### [RECORDS FOR PROCESSING]
## config.mk

```make
export PLATFORM = sky130hd
export DESIGN_NAME = sertx_top
export DESIGN_NICKNAME = d
export VERILOG_FILES = /design/src/rtl/sertx_pkg.sv /design/src/rtl/sertx_fifo.sv /design/src/rtl/sertx_framer.sv /design/src/rtl/sertx_fsmon.sv /design/src/rtl/sertx_top.sv
export SDC_FILE = /design/constraint.sdc
export NUM_CORES = 1
export LEC_CHECK = 0
export BUFFER_PORTS_ARGS = -buffer_cell sky130_fd_sc_hd__buf_2
export CAP_MARGIN = 20
export CORE_ASPECT_RATIO = 1.75
export CORE_UTILIZATION = 60
export CTS_CLUSTER_SIZE = 16
export DETAILED_ROUTE_END_ITERATION = 10
export GPL_TIMING_DRIVEN = 0
export PLACE_DENSITY_LB_ADDON = 0.12
export SYNTH_ARGS = -nofsm -noshare
export SYNTH_HDL_FRONTEND = slang
export SYNTH_SLANG_ARGS = --single-unit
```

## constraint.sdc

```tcl
create_clock -name clk -period 3.7 [get_ports clk]
set_input_delay 0.74 -clock clk [delete_from_list [all_inputs] [get_ports clk]]
set_output_delay 0.74 -clock clk [all_outputs]
set_load 0.005 [all_outputs]
```

## src/rtl/sertx_pkg.sv

```systemverilog
package sertx_pkg;

    localparam int WORD_W = 16;
    localparam int BIT_W  = $clog2(WORD_W);
    localparam logic [BIT_W-1:0] BIT_LAST = BIT_W'(WORD_W - 1);

    typedef enum logic [1:0] {
        ST_IDLE  = 2'd0,
        ST_SYNC  = 2'd1,
        ST_SHIFT = 2'd2
    } tx_state_e;

    typedef struct packed {
        logic [WORD_W-1:0] data;
        logic              empty;
    } fifo_head_s;

    function automatic logic sync_expected(tx_state_e s);
        return s == ST_SYNC;
    endfunction

    function automatic logic frame_active(tx_state_e s);
        return s != ST_IDLE;
    endfunction

endpackage

```

## src/rtl/sertx_fifo.sv

```systemverilog
module sertx_fifo
    import sertx_pkg::*;
#(
    parameter  int DEPTH = 15,
    localparam int PTR_W = (DEPTH > 1) ? $clog2(DEPTH) : 1,
    localparam int CNT_W = $clog2(DEPTH + 1)
) (
    input  logic              clk,
    input  logic              rst,
    input  logic              wr_valid,
    input  logic [WORD_W-1:0] wr_data,
    input  logic              pop,
    output fifo_head_s        head,
    output logic [CNT_W-1:0]  free_words
);

    localparam logic [CNT_W-1:0] FULL_CNT = CNT_W'(DEPTH);
    localparam logic [PTR_W-1:0] PTR_END  = PTR_W'(DEPTH - 1);

    logic [WORD_W-1:0] mem [DEPTH];
    logic [PTR_W-1:0]  wr_ptr, rd_ptr;
    logic [CNT_W-1:0]  count;
    logic              push_ok, pop_ok;

    assign push_ok = wr_valid && (count != FULL_CNT);
    assign pop_ok  = pop && (count != '0);

    always_ff @(posedge clk) begin
        if (push_ok) begin
            mem[wr_ptr] <= wr_data;
        end
    end

    always_ff @(posedge clk) begin
        if (rst) begin
            wr_ptr <= '0;
            rd_ptr <= '0;
            count  <= '0;
        end else begin
            if (push_ok) begin
                wr_ptr <= (wr_ptr == PTR_END) ? '0 : wr_ptr + 1'b1;
            end
            if (pop_ok) begin
                rd_ptr <= (rd_ptr == PTR_END) ? '0 : rd_ptr + 1'b1;
            end
            case ({push_ok, pop_ok})
                2'b10:   count <= count + 1'b1;
                2'b01:   count <= count - 1'b1;
                default: count <= count;
            endcase
        end
    end

    assign head.data  = mem[rd_ptr];
    assign head.empty = (count == '0);
    assign free_words = FULL_CNT - count;

endmodule

```

## src/rtl/sertx_framer.sv

```systemverilog
module sertx_framer
    import sertx_pkg::*;
#(
    parameter int SLOT_W = 3
) (
    input  logic              clk,
    input  logic              rst,
    input  logic              bit_tick,
    input  logic              go,
    input  logic [SLOT_W-1:0] last_slot,
    input  fifo_head_s        head,
    output logic              pop,
    output logic              sd_out,
    output logic              fs_out,
    output logic              underrun,
    output tx_state_e         state_o
);

    tx_state_e         state, state_nx;
    logic [BIT_W-1:0]  bit_idx;
    logic [SLOT_W-1:0] slot;
    logic [WORD_W-1:0] shreg;
    logic              word_end, load_now;

    always_comb begin
        word_end = (state == ST_SHIFT) && (bit_idx == BIT_LAST);
        load_now = 1'b0;
        state_nx = state;
        case (state)
            ST_IDLE: begin
                if (go) state_nx = ST_SYNC;
            end
            ST_SYNC: begin
                load_now = 1'b1;
                state_nx = ST_SHIFT;
            end
            ST_SHIFT: begin
                if (word_end) begin
                    if (!go)                    state_nx = ST_IDLE;
                    else if (slot >= last_slot) state_nx = ST_SYNC;
                    else                        load_now = 1'b1;
                end
            end
            default: state_nx = ST_IDLE;
        endcase
    end

    assign pop = bit_tick && load_now && !head.empty;

    always_ff @(posedge clk) begin
        if (rst) begin
            state    <= ST_IDLE;
            bit_idx  <= '0;
            slot     <= '0;
            shreg    <= '0;
            underrun <= 1'b0;
        end else begin
            underrun <= 1'b0;
            if (bit_tick) begin
                state <= state_nx;
                if (load_now) begin
                    shreg    <= head.empty ? '0 : head.data;
                    underrun <= head.empty;
                    bit_idx  <= '0;
                    slot     <= (state == ST_SYNC) ? '0 : slot + 1'b1;
                end else if (state == ST_SHIFT) begin
                    shreg   <= {shreg[WORD_W-2:0], 1'b0};
                    bit_idx <= bit_idx + 1'b1;
                end
            end
        end
    end

    assign sd_out  = (state == ST_SHIFT) ? shreg[WORD_W-1] : 1'b0;
    assign fs_out  = sync_expected(state);
    assign state_o = state;

endmodule

```

## src/rtl/sertx_fsmon.sv

```systemverilog
module sertx_fsmon
    import sertx_pkg::*;
(
    input  logic      clk,
    input  logic      rst,
    input  logic      bit_tick,
    input  tx_state_e state,
    input  logic      ext_fs,
    output logic      frame_err
);

    always_ff @(posedge clk) begin
        if (rst) begin
            frame_err <= 1'b0;
        end else begin
            frame_err <= bit_tick && frame_active(state) &&
                         (ext_fs != sync_expected(state));
        end
    end

endmodule

```

## src/rtl/sertx_top.sv

```systemverilog
module sertx_top
    import sertx_pkg::*;
#(
    parameter  int DEPTH  = 15,
    parameter  int SLOT_W = 3,
    localparam int CNT_W  = $clog2(DEPTH + 1)
) (
    input  logic              clk,
    input  logic              rst,
    input  logic              bit_tick,
    input  logic              tx_en,
    input  logic              pwr_down,
    input  logic              sleepless,
    input  logic [SLOT_W-1:0] cfg_slots,
    input  logic              wr_valid,
    input  logic [WORD_W-1:0] wr_data,
    input  logic              ext_fs,
    output logic              sd_out,
    output logic              fs_out,
    output logic              underrun,
    output logic              frame_err,
    output logic [CNT_W-1:0]  free_words
);

    fifo_head_s head;
    logic       pop;
    logic       go;
    tx_state_e  frm_state;

    assign go = tx_en && !(pwr_down && !sleepless);

    sertx_fifo #(.DEPTH(DEPTH)) fifo_i (
        .clk        (clk),
        .rst        (rst),
        .wr_valid   (wr_valid),
        .wr_data    (wr_data),
        .pop        (pop),
        .head       (head),
        .free_words (free_words)
    );

    sertx_framer #(.SLOT_W(SLOT_W)) framer_i (
        .clk       (clk),
        .rst       (rst),
        .bit_tick  (bit_tick),
        .go        (go),
        .last_slot (cfg_slots),
        .head      (head),
        .pop       (pop),
        .sd_out    (sd_out),
        .fs_out    (fs_out),
        .underrun  (underrun),
        .state_o   (frm_state)
    );

    sertx_fsmon fsmon_i (
        .clk       (clk),
        .rst       (rst),
        .bit_tick  (bit_tick),
        .state     (frm_state),
        .ext_fs    (ext_fs),
        .frame_err (frame_err)
    );

endmodule

```

Yosys cells after proc, flatten, opt, wreduce, memory -nomap -nowiden

Memories as Yosys holds them, arrays and structs flattened. A register that Yosys moved wholly into a read port is not among the register bits.
Index checks and enable logic that the tools add are counted.

Bits in registers: 39
RAM bits: 240
Input bits: 27
Logic and storage cells: 77
Memories: 1

Add/subtract/negate cells: 7
$lt $le $gt $ge: 1
Equality and inequality tests: 12
Muxes and demuxes: 23
Bitwise operators: 2
Reductions and logical operators: 22

Memories:

| name       | depth | width | read ports | clocked after Yosys merged registers in | wr ports | line             | text |
|---|---|---|---|---|---|---|---|
| fifo_i.mem | 15    | 16    | 1          | 1                                       | 1        | sertx_fifo.sv:20 | `logic [WORD_W-1:0] mem [DEPTH];` |

Operators by type and width:

| cell                                                                    | count |
|---|---|
| 16-bit 2-to-1 mux                                                       | 3 |
| 4-bit 2-to-1 mux                                                        | 6 |
| 4-bit by 1-bit adder with 4-bit output, second input constant           | 4 |
| 4-bit == test, second input constant                                    | 3 |
| 1-bit logical AND                                                       | 9 |
| 2-bit 2-to-1 mux                                                        | 4 |
| 4-bit case mux with 2 select lines                                      | 1 |
| 1-bit 2-to-1 mux                                                        | 6 |
| 2-bit case mux with 3 select lines                                      | 1 |
| 2-bit nonzero test                                                      | 3 |
| 2-bit by 1-bit == test with 1-bit output, second input constant         | 2 |
| 2-bit == test, second input constant                                    | 2 |
| 4-bit zero test                                                         | 1 |
| 2-bit by 1-bit inequality test with 1-bit output, second input constant | 2 |
| 4-bit inequality test, second input constant                            | 1 |
| 2-bit AND reduction                                                     | 2 |
| 4-bit AND reduction                                                     | 1 |
| 4-bit nonzero test                                                      | 1 |
| 4-bit by 1-bit subtractor with 4-bit output, second input constant      | 1 |
| 4-bit subtractor, first input constant                                  | 1 |
| 3-bit by 1-bit adder with 3-bit output, second input constant           | 1 |
| 3-bit greater-or-equal comparator                                       | 1 |
| 1-bit zero test                                                         | 3 |
| 3-bit 2-to-1 mux                                                        | 1 |
| other kinds (6)                                                         | 7 |

Logic depth before layout (Yosys ltp)

Gate-level depths: netlist (run 1).

Word-level depth: 12
Depth in mapped cells: 13

Modules after synthesis

Synthesis (run 1) repeated with hierarchy kept, for this count alone.

Cell total of the unflattened synthesis: 706
Area total of the unflattened synthesis: 11602.4 µm²

By module, submodules not included:

| module       | instances | cells each | area each (µm²) | seq. area each (µm²) |
|---|---|---|---|---|
| sertx_fifo   | 1         | 519        | 10002.1         | 7527.2 |
| sertx_framer | 1         | 180        | 1541.5          | 520.5 |
| sertx_fsmon  | 1         | 5          | 47.5            | 20.0 |
| sertx_top    | 1         | 2          | 11.3            | 0.0 |

Least setup slack after synthesis (run 1)

No wires, ideal clock.

Path kind: input to register
Start: input port cfg_slots[0]
End: register fifo_i.count[2]
Setup time: 0.070 ns
Arrival time: 3.072 ns
Data required time: 3.630 ns
Path slack: 0.557 ns
Cell stages on the path: 12
Cell sequence: ha_1 -> nor3b_1 -> o2111a_2 -> a21oi_2 -> nor3_1 -> ha_1 -> xor2_1 -> ha_1 -> a21oi_1 -> xor2_1 -> or3_1 -> a21oi_1

Longest elaborated chain between the ends: 10
Elaborated cells between the ends (all ways): 12
Those cells by class: 1 x order compare; 2 x eq/ne; 5 x mux; 4 x reduce/logical

Ends and longest elaborated chain:

| what                                                                      | line               | text |
|---|---|---|
| start: declaration                                                        | sertx_top.sv:14    | `input logic [SLOT_W-1:0] cfg_slots,` |
| 3-bit greater-or-equal comparator *                                       | sertx_framer.sv:40 | `else if (slot >= last_slot) state_nx = ST_SYNC;` |
| 1-bit 2-to-1 mux *                                                        | sertx_framer.sv:40 |  |
| 1-bit 2-to-1 mux *                                                        | sertx_framer.sv:39 | `if (!go) state_nx = ST_IDLE;` |
| 1-bit 2-to-1 mux *                                                        | sertx_framer.sv:38 | `if (word_end) begin` |
| 1-bit case mux with 2 select lines *                                      | sertx_framer.sv:29 | `case (state)` |
| 1-bit logical AND * (2 in a row)                                          | sertx_framer.sv:48 | `assign pop = bit_tick && load_now && !head.empty;` |
| 1-bit logical AND *                                                       | sertx_fifo.sv:26   | `assign pop_ok = pop && (count != '0);` |
| 2-bit by 1-bit == test with 1-bit output or 2-bit == test (tied branches) | sertx_fifo.sv:46   | `case ({push_ok, pop_ok})` |
| 4-bit case mux with 2 select lines or 2-bit nonzero test (tied branches)  | --                 |  |
| end signal: assignment                                                    | sertx_fifo.sv:47   | `2'b10: count <= count + 1'b1;` |
| end signal: assignment                                                    | sertx_fifo.sv:48   | `2'b01: count <= count - 1'b1;` |
| end signal: assignment                                                    | sertx_fifo.sv:49   | `default: count <= count;` |
| end: declaration                                                          | sertx_fifo.sv:22   | `logic [CNT_W-1:0] count;` |

Mark *: on every way between the ends. The rest lies on a longest branch, timed or not.
A chain may end at the register's enable or synchronous reset.

Worst setup path after layout (run 1)

Start: register framer_i.slot[0]
End: register fifo_i.count[2]

Longest elaborated chain between the ends: 10
Elaborated cells between the ends (all ways): 12
Those cells by class: 1 x order compare; 2 x eq/ne; 5 x mux; 4 x reduce/logical

Ends and longest elaborated chain:

| what                                                                      | line               | text |
|---|---|---|
| start: declaration                                                        | sertx_framer.sv:21 | `logic [SLOT_W-1:0] slot;` |
| start signal: assignment                                                  | sertx_framer.sv:65 | `slot <= (state == ST_SYNC) ? '0 : slot + 1'b1;` |
| 3-bit greater-or-equal comparator *                                       | sertx_framer.sv:40 |  |
| 1-bit 2-to-1 mux *                                                        | sertx_framer.sv:40 |  |
| 1-bit 2-to-1 mux *                                                        | sertx_framer.sv:39 |  |
| 1-bit 2-to-1 mux *                                                        | sertx_framer.sv:38 |  |
| 1-bit case mux with 2 select lines *                                      | sertx_framer.sv:29 |  |
| 1-bit logical AND * (2 in a row)                                          | sertx_framer.sv:48 |  |
| 1-bit logical AND *                                                       | sertx_fifo.sv:26   |  |
| 2-bit by 1-bit == test with 1-bit output or 2-bit == test (tied branches) | sertx_fifo.sv:46   |  |
| 4-bit case mux with 2 select lines or 2-bit nonzero test (tied branches)  | --                 |  |

Marked as above.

### [DIRECTIONS FOR THIS TASK]
Where the word "level" shows up in a line of the records above, count that line; then give the count by itself.

### [TASK OUTPUT]
2